*** Task input ***
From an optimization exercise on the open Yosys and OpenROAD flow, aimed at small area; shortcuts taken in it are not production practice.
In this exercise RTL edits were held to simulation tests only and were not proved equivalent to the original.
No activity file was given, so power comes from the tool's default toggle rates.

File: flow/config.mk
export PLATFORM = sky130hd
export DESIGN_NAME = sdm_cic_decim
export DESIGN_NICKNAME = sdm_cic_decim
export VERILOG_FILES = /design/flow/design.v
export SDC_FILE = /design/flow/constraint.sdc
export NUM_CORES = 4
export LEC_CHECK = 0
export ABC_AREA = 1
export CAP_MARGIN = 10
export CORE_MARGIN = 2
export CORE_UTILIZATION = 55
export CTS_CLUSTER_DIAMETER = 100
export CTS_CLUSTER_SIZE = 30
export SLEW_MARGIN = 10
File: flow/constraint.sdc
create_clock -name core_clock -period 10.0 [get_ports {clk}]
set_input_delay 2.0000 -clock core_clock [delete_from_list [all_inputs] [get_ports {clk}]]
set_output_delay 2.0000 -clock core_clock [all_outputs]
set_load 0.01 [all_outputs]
*** End of Task input ***
*** Task input ***
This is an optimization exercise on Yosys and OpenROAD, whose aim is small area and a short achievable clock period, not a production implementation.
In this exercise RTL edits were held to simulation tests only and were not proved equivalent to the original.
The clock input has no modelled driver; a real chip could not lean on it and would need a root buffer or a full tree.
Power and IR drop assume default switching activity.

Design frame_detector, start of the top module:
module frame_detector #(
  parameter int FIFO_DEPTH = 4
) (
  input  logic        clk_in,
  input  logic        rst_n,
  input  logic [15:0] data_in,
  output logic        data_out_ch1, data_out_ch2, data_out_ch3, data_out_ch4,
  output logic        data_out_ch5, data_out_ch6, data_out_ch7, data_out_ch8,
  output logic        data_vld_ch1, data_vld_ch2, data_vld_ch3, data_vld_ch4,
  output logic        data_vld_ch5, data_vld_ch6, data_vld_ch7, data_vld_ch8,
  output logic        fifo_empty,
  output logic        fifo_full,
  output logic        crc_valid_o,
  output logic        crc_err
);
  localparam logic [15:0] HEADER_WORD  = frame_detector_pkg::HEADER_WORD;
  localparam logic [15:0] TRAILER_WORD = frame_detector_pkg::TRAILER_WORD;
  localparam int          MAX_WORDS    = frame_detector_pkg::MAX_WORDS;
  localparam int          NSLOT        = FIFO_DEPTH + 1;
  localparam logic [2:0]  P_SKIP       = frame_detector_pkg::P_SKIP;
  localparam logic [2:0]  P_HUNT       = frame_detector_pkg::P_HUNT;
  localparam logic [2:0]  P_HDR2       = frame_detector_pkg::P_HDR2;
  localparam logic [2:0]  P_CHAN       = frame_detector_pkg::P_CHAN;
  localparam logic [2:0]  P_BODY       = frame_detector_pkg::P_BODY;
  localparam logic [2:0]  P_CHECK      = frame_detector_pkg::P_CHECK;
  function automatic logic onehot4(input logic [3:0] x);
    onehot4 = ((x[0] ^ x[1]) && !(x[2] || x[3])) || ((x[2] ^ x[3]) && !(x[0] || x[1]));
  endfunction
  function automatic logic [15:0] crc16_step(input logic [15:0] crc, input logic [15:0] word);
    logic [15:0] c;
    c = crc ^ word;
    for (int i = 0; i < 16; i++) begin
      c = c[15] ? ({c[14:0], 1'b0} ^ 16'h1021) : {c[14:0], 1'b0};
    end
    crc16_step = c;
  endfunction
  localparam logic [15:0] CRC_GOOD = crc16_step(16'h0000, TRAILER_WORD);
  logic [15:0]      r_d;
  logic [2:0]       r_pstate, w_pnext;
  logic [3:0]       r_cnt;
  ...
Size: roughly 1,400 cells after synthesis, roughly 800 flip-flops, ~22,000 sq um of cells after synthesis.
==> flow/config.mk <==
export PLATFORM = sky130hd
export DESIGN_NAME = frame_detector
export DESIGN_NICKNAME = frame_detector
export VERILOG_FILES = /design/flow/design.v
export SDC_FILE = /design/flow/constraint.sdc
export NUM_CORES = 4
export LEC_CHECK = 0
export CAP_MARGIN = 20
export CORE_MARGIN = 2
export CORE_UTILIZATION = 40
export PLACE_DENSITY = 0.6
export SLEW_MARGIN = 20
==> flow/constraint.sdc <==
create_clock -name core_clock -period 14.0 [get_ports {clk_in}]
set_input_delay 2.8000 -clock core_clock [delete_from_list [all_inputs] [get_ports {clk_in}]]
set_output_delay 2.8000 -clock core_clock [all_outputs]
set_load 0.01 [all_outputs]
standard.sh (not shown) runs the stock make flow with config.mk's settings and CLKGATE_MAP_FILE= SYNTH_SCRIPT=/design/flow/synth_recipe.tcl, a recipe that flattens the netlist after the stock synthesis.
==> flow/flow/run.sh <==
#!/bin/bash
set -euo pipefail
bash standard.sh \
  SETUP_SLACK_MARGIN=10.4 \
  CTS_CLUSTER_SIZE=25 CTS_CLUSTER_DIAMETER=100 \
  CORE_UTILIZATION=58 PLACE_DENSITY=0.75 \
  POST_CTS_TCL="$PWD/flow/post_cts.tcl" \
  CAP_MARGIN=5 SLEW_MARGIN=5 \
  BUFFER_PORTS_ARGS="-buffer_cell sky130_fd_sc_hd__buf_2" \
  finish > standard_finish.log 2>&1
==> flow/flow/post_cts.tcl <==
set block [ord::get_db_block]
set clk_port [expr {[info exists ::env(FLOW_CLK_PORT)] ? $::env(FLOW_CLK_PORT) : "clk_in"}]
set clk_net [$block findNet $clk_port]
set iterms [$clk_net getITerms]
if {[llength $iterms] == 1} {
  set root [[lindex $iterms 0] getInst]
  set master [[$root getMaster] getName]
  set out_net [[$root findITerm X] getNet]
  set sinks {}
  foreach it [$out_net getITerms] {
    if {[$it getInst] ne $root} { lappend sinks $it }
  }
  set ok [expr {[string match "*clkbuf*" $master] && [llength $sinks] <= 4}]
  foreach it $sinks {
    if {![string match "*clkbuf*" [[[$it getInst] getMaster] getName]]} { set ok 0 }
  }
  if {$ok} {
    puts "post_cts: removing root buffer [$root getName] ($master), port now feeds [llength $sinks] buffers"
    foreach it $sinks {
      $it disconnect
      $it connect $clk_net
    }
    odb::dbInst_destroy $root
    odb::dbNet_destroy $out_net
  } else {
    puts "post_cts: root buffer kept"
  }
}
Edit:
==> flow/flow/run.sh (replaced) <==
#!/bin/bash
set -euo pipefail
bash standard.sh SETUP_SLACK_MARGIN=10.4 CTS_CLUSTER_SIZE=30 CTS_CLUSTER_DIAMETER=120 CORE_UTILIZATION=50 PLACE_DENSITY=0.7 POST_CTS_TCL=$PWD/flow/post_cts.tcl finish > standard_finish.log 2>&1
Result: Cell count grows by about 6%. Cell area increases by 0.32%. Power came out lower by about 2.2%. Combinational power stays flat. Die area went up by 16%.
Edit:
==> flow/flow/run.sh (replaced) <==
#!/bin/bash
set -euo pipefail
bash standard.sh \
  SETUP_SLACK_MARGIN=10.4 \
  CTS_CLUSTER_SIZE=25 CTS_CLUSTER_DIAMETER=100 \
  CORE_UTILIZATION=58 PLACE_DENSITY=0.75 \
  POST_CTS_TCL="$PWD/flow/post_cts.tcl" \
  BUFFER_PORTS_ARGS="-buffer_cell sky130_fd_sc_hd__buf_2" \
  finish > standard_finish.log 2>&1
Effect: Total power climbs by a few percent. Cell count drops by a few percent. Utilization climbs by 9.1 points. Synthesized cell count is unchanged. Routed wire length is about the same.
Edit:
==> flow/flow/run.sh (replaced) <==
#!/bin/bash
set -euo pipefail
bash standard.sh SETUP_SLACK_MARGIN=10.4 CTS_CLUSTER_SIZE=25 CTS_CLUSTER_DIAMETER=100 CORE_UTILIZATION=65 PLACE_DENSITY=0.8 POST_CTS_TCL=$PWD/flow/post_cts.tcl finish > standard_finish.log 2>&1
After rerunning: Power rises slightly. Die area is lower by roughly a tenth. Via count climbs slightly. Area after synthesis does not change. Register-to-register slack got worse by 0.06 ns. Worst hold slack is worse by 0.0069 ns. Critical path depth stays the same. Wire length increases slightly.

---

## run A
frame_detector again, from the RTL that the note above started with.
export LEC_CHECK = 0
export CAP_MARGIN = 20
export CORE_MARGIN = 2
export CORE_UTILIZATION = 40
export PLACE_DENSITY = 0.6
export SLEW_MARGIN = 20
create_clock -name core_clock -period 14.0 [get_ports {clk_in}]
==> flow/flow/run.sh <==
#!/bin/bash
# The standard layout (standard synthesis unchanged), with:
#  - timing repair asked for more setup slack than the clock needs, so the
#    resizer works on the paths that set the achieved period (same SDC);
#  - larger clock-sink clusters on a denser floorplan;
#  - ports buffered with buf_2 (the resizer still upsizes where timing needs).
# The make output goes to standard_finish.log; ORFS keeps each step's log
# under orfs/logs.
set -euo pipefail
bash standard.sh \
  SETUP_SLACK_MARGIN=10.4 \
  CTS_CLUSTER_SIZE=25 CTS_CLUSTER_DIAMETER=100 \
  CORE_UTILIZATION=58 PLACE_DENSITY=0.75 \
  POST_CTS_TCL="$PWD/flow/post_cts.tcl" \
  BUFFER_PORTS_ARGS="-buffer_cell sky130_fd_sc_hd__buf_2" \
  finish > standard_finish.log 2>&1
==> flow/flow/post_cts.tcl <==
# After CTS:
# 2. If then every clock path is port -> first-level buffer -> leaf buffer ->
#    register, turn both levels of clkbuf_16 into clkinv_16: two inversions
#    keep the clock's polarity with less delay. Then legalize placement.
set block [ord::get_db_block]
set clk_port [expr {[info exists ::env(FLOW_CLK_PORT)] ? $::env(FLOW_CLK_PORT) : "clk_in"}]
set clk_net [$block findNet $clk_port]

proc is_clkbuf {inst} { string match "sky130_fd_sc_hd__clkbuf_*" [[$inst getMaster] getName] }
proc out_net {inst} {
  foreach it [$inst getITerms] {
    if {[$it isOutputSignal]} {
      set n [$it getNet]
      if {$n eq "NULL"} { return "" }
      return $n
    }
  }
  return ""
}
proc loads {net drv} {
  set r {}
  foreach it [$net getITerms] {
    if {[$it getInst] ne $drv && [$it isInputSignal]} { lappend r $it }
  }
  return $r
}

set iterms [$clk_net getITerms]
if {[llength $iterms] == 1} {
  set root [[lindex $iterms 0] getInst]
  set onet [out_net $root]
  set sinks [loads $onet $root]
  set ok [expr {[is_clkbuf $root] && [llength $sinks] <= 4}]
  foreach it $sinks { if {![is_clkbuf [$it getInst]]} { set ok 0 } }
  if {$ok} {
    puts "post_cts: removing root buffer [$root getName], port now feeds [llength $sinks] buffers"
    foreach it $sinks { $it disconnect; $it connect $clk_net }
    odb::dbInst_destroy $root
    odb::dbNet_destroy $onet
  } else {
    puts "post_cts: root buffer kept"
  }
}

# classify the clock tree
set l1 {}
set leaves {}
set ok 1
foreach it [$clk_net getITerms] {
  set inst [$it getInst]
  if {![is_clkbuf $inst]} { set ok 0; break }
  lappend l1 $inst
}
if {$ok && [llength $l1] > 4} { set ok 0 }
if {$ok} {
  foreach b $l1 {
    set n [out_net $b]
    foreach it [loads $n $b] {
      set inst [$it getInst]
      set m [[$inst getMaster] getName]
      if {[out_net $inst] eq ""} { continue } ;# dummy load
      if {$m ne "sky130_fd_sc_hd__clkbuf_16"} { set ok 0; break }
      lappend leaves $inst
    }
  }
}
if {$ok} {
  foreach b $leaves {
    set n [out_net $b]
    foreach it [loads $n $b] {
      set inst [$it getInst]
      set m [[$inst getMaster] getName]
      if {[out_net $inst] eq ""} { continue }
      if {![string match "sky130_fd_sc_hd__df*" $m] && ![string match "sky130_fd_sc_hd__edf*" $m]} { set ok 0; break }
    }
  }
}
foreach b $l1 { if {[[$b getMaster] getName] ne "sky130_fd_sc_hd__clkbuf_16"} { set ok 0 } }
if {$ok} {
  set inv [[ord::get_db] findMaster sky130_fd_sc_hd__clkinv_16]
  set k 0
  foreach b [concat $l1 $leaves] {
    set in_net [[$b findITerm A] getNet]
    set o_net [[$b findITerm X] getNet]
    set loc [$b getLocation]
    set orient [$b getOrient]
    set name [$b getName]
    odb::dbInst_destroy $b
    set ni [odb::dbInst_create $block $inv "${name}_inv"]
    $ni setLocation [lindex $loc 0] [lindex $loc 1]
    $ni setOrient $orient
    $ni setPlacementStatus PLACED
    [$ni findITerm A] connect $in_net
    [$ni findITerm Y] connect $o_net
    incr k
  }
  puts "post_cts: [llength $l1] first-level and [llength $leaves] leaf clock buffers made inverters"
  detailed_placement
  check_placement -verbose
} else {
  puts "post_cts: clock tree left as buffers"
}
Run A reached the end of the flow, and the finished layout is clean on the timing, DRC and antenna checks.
*** End of Task input ***
Using the entries shown above, reproduce verbatim the lines from the line bearing "logic [15:0] c;" to the line bearing "set_input_delay 2.8000 -clock", inclusive.

    logic [15:0] c;
    c = crc ^ word;
    for (int i = 0; i < 16; i++) begin
      c = c[15] ? ({c[14:0], 1'b0} ^ 16'h1021) : {c[14:0], 1'b0};
    end
    crc16_step = c;
  endfunction
  localparam logic [15:0] CRC_GOOD = crc16_step(16'h0000, TRAILER_WORD);
  logic [15:0]      r_d;
  logic [2:0]       r_pstate, w_pnext;
  logic [3:0]       r_cnt;
  ...
Size: roughly 1,400 cells after synthesis, roughly 800 flip-flops, ~22,000 sq um of cells after synthesis.
==> flow/config.mk <==
export PLATFORM = sky130hd
export DESIGN_NAME = frame_detector
export DESIGN_NICKNAME = frame_detector
export VERILOG_FILES = /design/flow/design.v
export SDC_FILE = /design/flow/constraint.sdc
export NUM_CORES = 4
export LEC_CHECK = 0
export CAP_MARGIN = 20
export CORE_MARGIN = 2
export CORE_UTILIZATION = 40
export PLACE_DENSITY = 0.6
export SLEW_MARGIN = 20
==> flow/constraint.sdc <==
create_clock -name core_clock -period 14.0 [get_ports {clk_in}]
set_input_delay 2.8000 -clock core_clock [delete_from_list [all_inputs] [get_ports {clk_in}]]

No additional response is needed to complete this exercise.